According to fresh figures from the European Automobile Manufacturers Association (ACEA), Tesla’s EV registrations across Europe fell by 27.9% year-over-year in May, dropping to 13,863 units. This stands in stark contrast to the overall European EV market, which grew 25% during the same period.
May marks the fifth consecutive month of declining Tesla sales in Europe, although the fall was less dramatic than April’s 49% plunge. So far in 2024, Tesla’s European registrations are down 37.1%, totaling 75,196 units.
Country-specific data paints an even bleaker picture:
- France: down 67%
- Sweden: down 53.7%
- Denmark: down 30.5%
- Netherlands: down 36%
- Portugal: down 68%
The only bright spot: Norway, where Tesla saw modest gains.

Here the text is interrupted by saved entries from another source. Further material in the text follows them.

$ cat src/rtl/aei_pkg.sv
package aei_pkg;

    localparam int DATA_W  = 32;
    localparam int ADDR_W  = 3;
    localparam int NUM_EVT = 5;
    localparam int NUM_CHK = 4;

    // register word addresses
    localparam logic [ADDR_W-1:0] A_TALM = 3'd0;
    localparam logic [ADDR_W-1:0] A_CALM = 3'd1;
    localparam logic [ADDR_W-1:0] A_STAT = 3'd2;
    localparam logic [ADDR_W-1:0] A_CLR  = 3'd3;
    localparam logic [ADDR_W-1:0] A_MSET = 3'd4;
    localparam logic [ADDR_W-1:0] A_MCLR = 3'd5;
    localparam logic [ADDR_W-1:0] A_MASK = 3'd6;
    localparam logic [ADDR_W-1:0] A_CHK  = 3'd7;

    // status bit positions
    localparam int EV_UPD  = 0;
    localparam int EV_ALM  = 1;
    localparam int EV_SEC  = 2;
    localparam int EV_TIME = 3;
    localparam int EV_CAL  = 4;

    // alarm enable bit positions
    localparam int EN_SEC  = 7;
    localparam int EN_MIN  = 15;
    localparam int EN_HOUR = 23;
    localparam int EN_MON  = 23;
    localparam int EN_DATE = 31;

    // one BCD byte: low digit legal and value inside [lo, hi]
    function automatic logic bcd_in_range(logic [7:0] v, logic [7:0] lo, logic [7:0] hi);
        return (v[3:0] <= 4'd9) && (v >= lo) && (v <= hi);
    endfunction

    function automatic logic time_word_ok(logic [DATA_W-1:0] w);
        return bcd_in_range({1'b0, w[6:0]},   8'h00, 8'h59) &&
               bcd_in_range({1'b0, w[14:8]},  8'h00, 8'h59) &&
               bcd_in_range({2'b0, w[21:16]}, 8'h00, 8'h23);
    endfunction

    function automatic logic cal_word_ok(logic [DATA_W-1:0] w);
        return bcd_in_range({3'b0, w[20:16]}, 8'h01, 8'h12) &&
               bcd_in_range({2'b0, w[29:24]}, 8'h01, 8'h31);
    endfunction

endpackage

$ cat src/rtl/aei_alarm_match.sv
module aei_alarm_match
    import aei_pkg::*;
(
    input  logic [DATA_W-1:0] talm,
    input  logic [DATA_W-1:0] calm,
    input  logic [DATA_W-1:0] cur_time,
    input  logic [DATA_W-1:0] cur_cal,
    input  logic              sec_tick,
    output logic              alarm_hit
);
    localparam int NUM_FLD = 5;

    logic [NUM_FLD-1:0] fld_en;
    logic [NUM_FLD-1:0] fld_eq;
    logic [NUM_FLD-1:0] fld_ok;

    always_comb begin
        fld_en = {calm[EN_DATE], calm[EN_MON], talm[EN_HOUR], talm[EN_MIN], talm[EN_SEC]};
        fld_eq[0] = (talm[6:0]   == cur_time[6:0]);
        fld_eq[1] = (talm[14:8]  == cur_time[14:8]);
        fld_eq[2] = (talm[21:16] == cur_time[21:16]);
        fld_eq[3] = (calm[20:16] == cur_cal[20:16]);
        fld_eq[4] = (calm[29:24] == cur_cal[29:24]);
    end

    for (genvar i = 0; i < NUM_FLD; i++) begin : g_fld
        assign fld_ok[i] = !fld_en[i] || fld_eq[i];
    end

    assign alarm_hit = sec_tick && (|fld_en) && (&fld_ok);

endmodule

$ cat src/rtl/aei_evt_regs.sv
module aei_evt_regs
    import aei_pkg::*;
#(
    parameter int N = NUM_EVT
) (
    input  logic         clk,
    input  logic         rst_n,
    input  logic [N-1:0] set_vec,
    input  logic [N-1:0] clr_vec,
    input  logic [N-1:0] en_vec,
    input  logic [N-1:0] dis_vec,
    output logic [N-1:0] stat,
    output logic [N-1:0] mask,
    output logic         irq
);
    for (genvar i = 0; i < N; i++) begin : g_bit
        always_ff @(posedge clk or negedge rst_n) begin
            if (!rst_n) begin
                stat[i] <= 1'b0;
            end else if (set_vec[i]) begin
                stat[i] <= 1'b1;
            end else if (clr_vec[i]) begin
                stat[i] <= 1'b0;
            end
        end

        always_ff @(posedge clk or negedge rst_n) begin
            if (!rst_n) begin
                mask[i] <= 1'b0;
            end else if (en_vec[i]) begin
                mask[i] <= 1'b1;
            end else if (dis_vec[i]) begin
                mask[i] <= 1'b0;
            end
        end
    end

    assign irq = |(stat & mask);

endmodule

$ cat src/rtl/aei_entry_check.sv
module aei_entry_check
    import aei_pkg::*;
(
    input  logic [DATA_W-1:0]  cur_time,
    input  logic [DATA_W-1:0]  cur_cal,
    input  logic [DATA_W-1:0]  talm,
    input  logic [DATA_W-1:0]  calm,
    output logic [NUM_CHK-1:0] entry_err
);
    always_comb begin
        entry_err[0] = !time_word_ok(cur_time);
        entry_err[1] = !cal_word_ok(cur_cal);
        entry_err[2] = !time_word_ok(talm);
        entry_err[3] = !cal_word_ok(calm);
    end

endmodule

$ cat src/rtl/aei_unit.sv
module aei_unit
    import aei_pkg::*;
(
    input  logic              clk,
    input  logic              rst_n,
    input  logic              wr_en,
    input  logic [ADDR_W-1:0] wr_addr,
    input  logic [DATA_W-1:0] wr_data,
    input  logic [ADDR_W-1:0] rd_addr,
    output logic [DATA_W-1:0] rd_data,
    input  logic [DATA_W-1:0] cur_time,
    input  logic [DATA_W-1:0] cur_cal,
    input  logic              sec_tick,
    input  logic              time_evt,
    input  logic              cal_evt,
    input  logic              upd_ack,
    output logic              irq
);
    localparam int PAD_E = DATA_W - NUM_EVT;
    localparam int PAD_C = DATA_W - NUM_CHK;

    logic [DATA_W-1:0]  talm_q;
    logic [DATA_W-1:0]  calm_q;
    logic               alarm_hit;
    logic [NUM_EVT-1:0] set_vec;
    logic [NUM_EVT-1:0] clr_vec;
    logic [NUM_EVT-1:0] en_vec;
    logic [NUM_EVT-1:0] dis_vec;
    logic [NUM_EVT-1:0] stat;
    logic [NUM_EVT-1:0] mask;
    logic [NUM_CHK-1:0] entry_err;

    // alarm word storage
    always_ff @(posedge clk or negedge rst_n) begin
        if (!rst_n) begin
            talm_q <= '0;
            calm_q <= '0;
        end else if (wr_en) begin
            if (wr_addr == A_TALM) talm_q <= wr_data;
            if (wr_addr == A_CALM) calm_q <= wr_data;
        end
    end

    // command decode
    always_comb begin
        clr_vec = (wr_en && wr_addr == A_CLR)  ? wr_data[NUM_EVT-1:0] : '0;
        en_vec  = (wr_en && wr_addr == A_MSET) ? wr_data[NUM_EVT-1:0] : '0;
        dis_vec = (wr_en && wr_addr == A_MCLR) ? wr_data[NUM_EVT-1:0] : '0;
        set_vec          = '0;
        set_vec[EV_UPD]  = upd_ack;
        set_vec[EV_ALM]  = alarm_hit;
        set_vec[EV_SEC]  = sec_tick;
        set_vec[EV_TIME] = time_evt;
        set_vec[EV_CAL]  = cal_evt;
    end

    aei_alarm_match u_match (
        .talm      (talm_q),
        .calm      (calm_q),
        .cur_time  (cur_time),
        .cur_cal   (cur_cal),
        .sec_tick  (sec_tick),
        .alarm_hit (alarm_hit)
    );

    aei_evt_regs #(.N(NUM_EVT)) u_evt (
        .clk     (clk),
        .rst_n   (rst_n),
        .set_vec (set_vec),
        .clr_vec (clr_vec),
        .en_vec  (en_vec),
        .dis_vec (dis_vec),
        .stat    (stat),
        .mask    (mask),
        .irq     (irq)
    );

    aei_entry_check u_chk_entry (
        .cur_time  (cur_time),
        .cur_cal   (cur_cal),
        .talm      (talm_q),
        .calm      (calm_q),
        .entry_err (entry_err)
    );

    // read mux
    always_comb begin
        unique case (rd_addr)
            A_TALM:  rd_data = talm_q;
            A_CALM:  rd_data = calm_q;
            A_STAT:  rd_data = {{PAD_E{1'b0}}, stat};
            A_MASK:  rd_data = {{PAD_E{1'b0}}, mask};
            A_CHK:   rd_data = {{PAD_C{1'b0}}, entry_err};
            default: rd_data = '0;
        endcase
    end

endmodule

$ cat config.mk
export PLATFORM = sky130hd
export DESIGN_NAME = aei_unit
export DESIGN_NICKNAME = d
export VERILOG_FILES = /design/src/rtl/aei_pkg.sv /design/src/rtl/aei_alarm_match.sv /design/src/rtl/aei_evt_regs.sv /design/src/rtl/aei_entry_check.sv /design/src/rtl/aei_unit.sv
export SDC_FILE = /design/constraint.sdc
export NUM_CORES = 1
export LEC_CHECK = 0
export BUFFER_PORTS_ARGS = -buffer_cell sky130_fd_sc_hd__clkbuf_2
export CAP_MARGIN = 20
export CORE_UTILIZATION = 45
export DETAILED_ROUTE_END_ITERATION = 10
export PLACE_DENSITY = 0.84
export SKIP_CTS_REPAIR_TIMING = 1
export SLEW_MARGIN = 30
export SYNTH_ARGS = -nofsm -noshare
export SYNTH_HDL_FRONTEND = slang
export SYNTH_SLANG_ARGS = --single-unit
$ cat constraint.sdc
create_clock -name clk -period 4.17 [get_ports clk]
set_input_delay 0.2085 -clock clk [delete_from_list [all_inputs] [get_ports clk]]
set_output_delay 0.2085 -clock clk [all_outputs]
set_load 0.01 [all_outputs]
==> results of run 1 <==
-- worst paths after layout --
kind                       startpoint             to  slack [ns]  depth (start not counted)
max                        calm_q[16]     rd_data[3]        1.82                          6
min                           upd_ack  u_evt.stat[0]        0.03                          2
max reg2reg                calm_q[28]  u_evt.stat[1]        2.47                          5
min reg2reg                 calm_q[3]      calm_q[3]        0.51                          1
max in group asynchronous       rst_n     calm_q[31]        3.23                          2
min in group asynchronous       rst_n     calm_q[26]        0.43                          2
-- power by group --
group,internal [mW],total [mW],switching [mW],leakage [nW]
logic,0.263,0.465,0.202,1.14
registers,0.869,1.02,0.152,0.875
clock network,0.416,0.682,0.266,0.121
total,1.55,2.17,0.620,2.13
-- metal layers --
metal  vias up  share of wire  track usage  wire [um]
met2       124           0.47       0.3657       4741
met1      1571           0.43       0.3135       4310
met3        15          0.076      0.05958        764
li1       1440              -            -          -
met4         0          0.019      0.09343        193
met5         -              0            0          0
-- registers in the layout (all words and copies together), names as in the netlist --
| signal | cells |
|---|---|
| calm_q | 32 |
| talm_q | 32 |
| u_evt.mask | 5 |
| u_evt.stat | 5 |
-- stage by stage --
| step | area, um2 | worst slack (ns) |
|---|---|---|
| after global placement | 4491 | 1.847 |
| after floorplan | 3865 | 2.484 |
| after detailed placement | 4502 | 2.224 |
| final | 4760 | 1.820 |
| after CTS | 4746 | 1.825 |
| after global routing | 4760 | 1.745 |
-- area by class of cell --
class                           count  area, um2  share of cell area
Clock inverter                      4      98.84             0.02077
Multi-Input combinational cell    229       1934              0.4064
Clock buffer                       12      145.1             0.03049
Inverter                            2      7.507            0.001577
Timing Repair Buffer              113      590.6              0.1241
Tap cell                          105      131.4             0.02760
Sequential cell                    74       1852              0.3891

Market analysts point to multiple factors behind the slump, including CEO Elon Musk’s increasingly controversial political involvement. His association with the U.S. Department of Government Efficiency (DOGE) and vocal support for right-wing figures in Europe have sparked criticism, potentially alienating environmentally and socially conscious customers—a key demographic for Tesla. While Musk has recently shifted focus back to company operations, analysts like Dan Ives of Wedbush warn that reputational damage could have lasting effects.
Tesla doesn’t release regional or monthly sales figures, so all eyes are on its Q2 delivery report. Wells Fargo analyst Colin Langan forecasts a 21% year-over-year drop in global deliveries to 343,000 units, significantly below the market consensus of 411,000. Tesla’s Q1 deliveries already missed expectations, coming in at 336,681, the lowest since Q2 2022.
Meanwhile, over in China—Tesla’s other critical market—rival BYD has begun scaling back. The company has reportedly cut night shifts and trimmed production at several factories, suggesting softening demand even as it targets a record 5.5 million units for 2024 (up from 4.27 million in 2023).
With increasing competition, market fatigue, and image concerns mounting, Tesla’s upcoming Q2 performance could prove pivotal in determining whether the company can maintain its edge in a rapidly evolving and maturing EV industry.